I'd like to have some cheese though!
Unfortunately, neither Southeast Asia nor Africa are widely known for their cheese. But now I'm craving haloumi and paneer... :p
 
Unfortunately, neither Southeast Asia nor Africa are widely known for their cheese. But now I'm craving haloumi and paneer... :p

I guess Ethiopia has ayib, which is like a farmer's cheese.

So Ethiopia as the African civ confirmed.
 
I guess Ethiopia has ayib, which is like a farmer's cheese.

So Ethiopia as the African civ confirmed.
Forgot about that. I love Ethiopian food, but I don't usually order the spicy stuff that's served with cheese. ;)
 
Haloumi = squeaky cheese! Not from mice, but from the noise when you bite it.

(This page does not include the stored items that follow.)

--- src/tmss_pkg.sv ---
`timescale 1ns / 1ps
package tmss_pkg;

  localparam int MAX_SEGMENTS = 16;
  localparam int IDX_W = (MAX_SEGMENTS > 1) ? $clog2(MAX_SEGMENTS) : 1;
  localparam int CUR_W = $clog2(MAX_SEGMENTS + 1);
  localparam int QUEUE_DEPTH = 2;
  localparam int QPTR_W = (QUEUE_DEPTH > 1) ? $clog2(QUEUE_DEPTH) : 1;
  localparam int QCNT_W = $clog2(QUEUE_DEPTH + 1);

  // Opcodes of a request
  localparam logic [1:0] OP_TICK     = 2'd0;
  localparam logic [1:0] OP_LOAD     = 2'd1;
  localparam logic [1:0] OP_SET_STEP = 2'd2;
  localparam logic [1:0] OP_SET_RATE = 2'd3;

  // Run modes
  localparam logic [1:0] MODE_NOP = 2'd0;
  localparam logic [1:0] MODE_RUN = 2'd1;
  localparam logic [1:0] MODE_END = 2'd2;

  // Configuration register indexes
  localparam int CFG_IDX_W = 1;
  localparam logic [CFG_IDX_W-1:0] CFG_SEGMENTS_IN_USE = 1'd0;
  localparam logic [CFG_IDX_W-1:0] CFG_FINAL_STEP      = 1'd1;

  typedef struct packed {
    logic [1:0]         opcode;
    logic [3:0]         segment_slot;
    logic [31:0]        seg_begin;
    logic [31:0]        seg_end;
    logic signed [15:0] seg_rate;
    logic [15:0]        seg_gain;
    logic [7:0]         seg_plastic;
    logic [9:0]         seg_stimulus;
    logic [31:0]        new_step;
    logic signed [15:0] new_rate;
  } req_t;

  typedef struct packed {
    logic [1:0]         run_mode;
    logic [31:0]        step_now;
    logic signed [15:0] rate_now;
    logic signed [15:0] rate_before;
    logic [15:0]        gain_now;
    logic [7:0]         plastic_now;
    logic [9:0]         stimulus_now;
  } res_t;

  typedef struct packed {
    logic [31:0]        seg_begin;
    logic [31:0]        seg_end;
    logic signed [15:0] rate;
    logic [15:0]        gain;
    logic [7:0]         plastic;
    logic [9:0]         stimulus;
  } entry_t;

  typedef enum logic [2:0] {
    CMD_TICK,
    CMD_LOAD,
    CMD_SKIP,
    CMD_SET_STEP,
    CMD_SET_RATE
  } cmd_kind_t;

  typedef struct packed {
    cmd_kind_t          kind;
    logic [IDX_W-1:0]   slot;
    entry_t             entry;
    logic [31:0]        new_step;
    logic signed [15:0] new_rate;
  } cmd_t;

endpackage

I think the Zulus just made different sorts of yoghurt from milk, which was pretty important to their culture (as were cows in general).

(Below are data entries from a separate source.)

--- src/rtl/core/ltkm_pkg.sv ---
// ----------------------------------------------------------------------------
// ltkm_pkg: shared types and codes of the loser-tree k-way merge selector
// Controller states, command and status bundles, and result status codes.
// ----------------------------------------------------------------------------
package ltkm_pkg;

  // Result status codes.
  localparam logic [1:0] STATUS_NOT_READY = 2'd0;
  localparam logic [1:0] STATUS_WINNER    = 2'd1;
  localparam logic [1:0] STATUS_EXHAUSTED = 2'd2;

  // Number of ways after reset.
  localparam logic [3:0] CFG_WAYS_RESET = 4'd8;

  typedef enum logic [2:0] {
    S_IDLE,
    S_RD_NODE,
    S_RD_KEY,
    S_CMP,
    S_FINISH,
    S_DONE
  } state_t;

  // Commands from the controller to the datapath.
  typedef struct packed {
    logic accept;    // an input item is taken this cycle
    logic rd_key;    // node read data is back, latch the resident entry
    logic cmp_step;  // compare at the current node and climb one level
    logic finish;    // the climbing contender becomes the overall winner
    logic out_load;  // load the result register
  } cmd_t;

  // Status from the datapath to the controller.
  typedef struct packed {
    logic head_replay;  // current input is a head item of a way in range
    logic walk_empty;   // that way's leaf sits directly below the root
    logic walk_last;    // the node being compared is the last below the root
    logic out_full;     // the result register holds an item not yet taken
  } sts_t;

endpackage
`config.mk`:
```
export PLATFORM = sky130hd
export DESIGN_NAME = vtfo_ctrl
export DESIGN_NICKNAME = d
export VERILOG_FILES = /design/src/rtl/core/vtfo_pkg.sv /design/src/rtl/core/vtfo_ctrl.sv
export SDC_FILE = /design/constraint.sdc
export NUM_CORES = 1
export LEC_CHECK = 0
export BUFFER_PORTS_ARGS = -buffer_cell sky130_fd_sc_hd__buf_4
export CAP_MARGIN = 5
export CORE_AREA = 2 2 39 41
export DETAILED_ROUTE_END_ITERATION = 12
export DIE_AREA = 0 0 41 43
export SETUP_SLACK_MARGIN = 0.1
export SLEW_MARGIN = 20
export SYNTH_ARGS = -nofsm -noshare
export SYNTH_HDL_FRONTEND = slang
export SYNTH_SLANG_ARGS = --single-unit
```
`constraint.sdc`:
```
create_clock -name clock -period 2.6 [get_ports clock]
set_input_delay 0 -clock clock [delete_from_list [all_inputs] [get_ports clock]]
set_output_delay 0 -clock clock [all_outputs]
set_load 0.005 [all_outputs]
```
## config.mk

```make
export PLATFORM = sky130hd
export DESIGN_NAME = hbi_ram
export DESIGN_NICKNAME = d
export VERILOG_FILES = /design/src/rtl/hbi_ram.sv
export SDC_FILE = /design/constraint.sdc
export NUM_CORES = 2
export LEC_CHECK = 0
export ABC_AREA = 1
export BUFFER_PORTS_ARGS = -buffer_cell sky130_fd_sc_hd__buf_2
export CAP_MARGIN = 20
export CORE_MARGIN = 2
export CORE_UTILIZATION = 25
export DETAILED_ROUTE_END_ITERATION = 8
export GPL_ROUTABILITY_DRIVEN = 1
export SETUP_SLACK_MARGIN = 0.05
export SLEW_MARGIN = 25
export SYNTH_ARGS = -nofsm -noshare
export SYNTH_HDL_FRONTEND = slang
export SYNTH_SLANG_ARGS = --single-unit
```

## constraint.sdc

```tcl
create_clock -name aclk -period 16.75 [get_ports aclk]
set_input_delay 3.35 -clock aclk [delete_from_list [all_inputs] [get_ports aclk]]
set_output_delay 3.35 -clock aclk [all_outputs]
set_load 0.05 [all_outputs]
```
## config.mk

```make
export PLATFORM = sky130hd
export DESIGN_NAME = irc_command_line_validator_top
export DESIGN_NICKNAME = d
export VERILOG_FILES = /design/src/hw/rtl/cmdval_pkg.sv /design/src/hw/rtl/irc_command_line_validator_top.sv
export SDC_FILE = /design/constraint.sdc
export NUM_CORES = 1
export LEC_CHECK = 0
export BUFFER_PORTS_ARGS = -buffer_cell sky130_fd_sc_hd__clkbuf_2
export CAP_MARGIN = 0
export CORE_AREA = 2 2 122 124
export DETAILED_ROUTE_END_ITERATION = 7
export DIE_AREA = 0 0 124 126
export GPL_TIMING_DRIVEN = 0
export PLACE_DENSITY = 0.56
export SYNTH_ARGS = -nofsm -noshare
export SYNTH_HDL_FRONTEND = slang
export SYNTH_SLANG_ARGS = --single-unit
```

## constraint.sdc

```tcl
create_clock -name clk -period 4 [get_ports clk]
set_input_delay 1.2 -clock clk [delete_from_list [all_inputs] [get_ports clk]]
set_output_delay 1.2 -clock clk [all_outputs]
set_load 0.02 [all_outputs]
```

Hopefully there will be an announcement relating to the upcoming expansion in this next week. Fingers, legs, eyes and teeth crossed!
 
Oh I love Haloumi! My favorite cheese of all! (Paneer second and then any "French cheese" third)

Is this a hint that in the Africa DLC we will get Cyprus? I would love Cyprus!
(I am joking, I know Cyprus is European. Rome also has Paphos in its city list too if I recall correctly)
 
Is this a hint that in the Africa DLC we will get Cyprus? I would love Cyprus!
(I am joking, I know Cyprus is European. Rome also has Paphos in its city list too if I recall correctly)

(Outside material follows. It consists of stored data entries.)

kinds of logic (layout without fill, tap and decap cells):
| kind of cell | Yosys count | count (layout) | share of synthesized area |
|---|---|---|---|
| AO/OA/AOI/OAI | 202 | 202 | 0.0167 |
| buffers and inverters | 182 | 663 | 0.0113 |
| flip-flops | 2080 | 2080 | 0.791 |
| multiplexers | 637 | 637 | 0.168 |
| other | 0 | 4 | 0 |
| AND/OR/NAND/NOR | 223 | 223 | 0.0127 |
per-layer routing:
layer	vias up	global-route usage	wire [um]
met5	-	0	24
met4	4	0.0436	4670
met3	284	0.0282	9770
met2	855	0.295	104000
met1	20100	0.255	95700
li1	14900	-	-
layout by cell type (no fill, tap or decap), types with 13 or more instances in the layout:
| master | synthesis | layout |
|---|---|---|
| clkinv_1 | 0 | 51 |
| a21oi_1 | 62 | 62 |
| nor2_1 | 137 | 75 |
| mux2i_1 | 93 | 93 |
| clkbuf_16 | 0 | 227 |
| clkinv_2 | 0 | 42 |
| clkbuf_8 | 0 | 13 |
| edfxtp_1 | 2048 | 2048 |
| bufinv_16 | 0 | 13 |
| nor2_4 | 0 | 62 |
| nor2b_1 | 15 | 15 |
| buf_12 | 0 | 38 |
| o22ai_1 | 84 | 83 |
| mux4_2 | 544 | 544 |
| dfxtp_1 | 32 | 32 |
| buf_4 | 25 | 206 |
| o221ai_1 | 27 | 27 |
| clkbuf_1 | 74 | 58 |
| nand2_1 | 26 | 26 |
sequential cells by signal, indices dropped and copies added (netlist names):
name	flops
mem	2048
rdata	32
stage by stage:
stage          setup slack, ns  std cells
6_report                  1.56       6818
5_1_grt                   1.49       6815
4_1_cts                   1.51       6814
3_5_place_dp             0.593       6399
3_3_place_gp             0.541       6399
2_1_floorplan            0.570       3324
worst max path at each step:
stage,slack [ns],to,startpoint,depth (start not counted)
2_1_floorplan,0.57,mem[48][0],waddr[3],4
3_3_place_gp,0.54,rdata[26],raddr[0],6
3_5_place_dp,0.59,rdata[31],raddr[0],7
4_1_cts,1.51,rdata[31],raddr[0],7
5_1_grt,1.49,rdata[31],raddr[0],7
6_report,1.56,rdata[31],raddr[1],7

Cyprus is geographically officially in Asia (South of Turkey and west of Syria) though historically and culturally it's always considered European.
It's even part of the European Union.
 
I think they claimed their next DLCs were going to add leaders from Africa and SE Asia to appease critics of the Eurocentric vanilla game lineup (plus with Kongo being a Civ that can't found any religion, and it's the only black African Civ in the game, brings up a whole another can of worms). Also TSL Earth map complaints. Then, they started work on these DLCs and have been struggling to finish them for some reason. Or perhaps most of their team already started work on the next expansion?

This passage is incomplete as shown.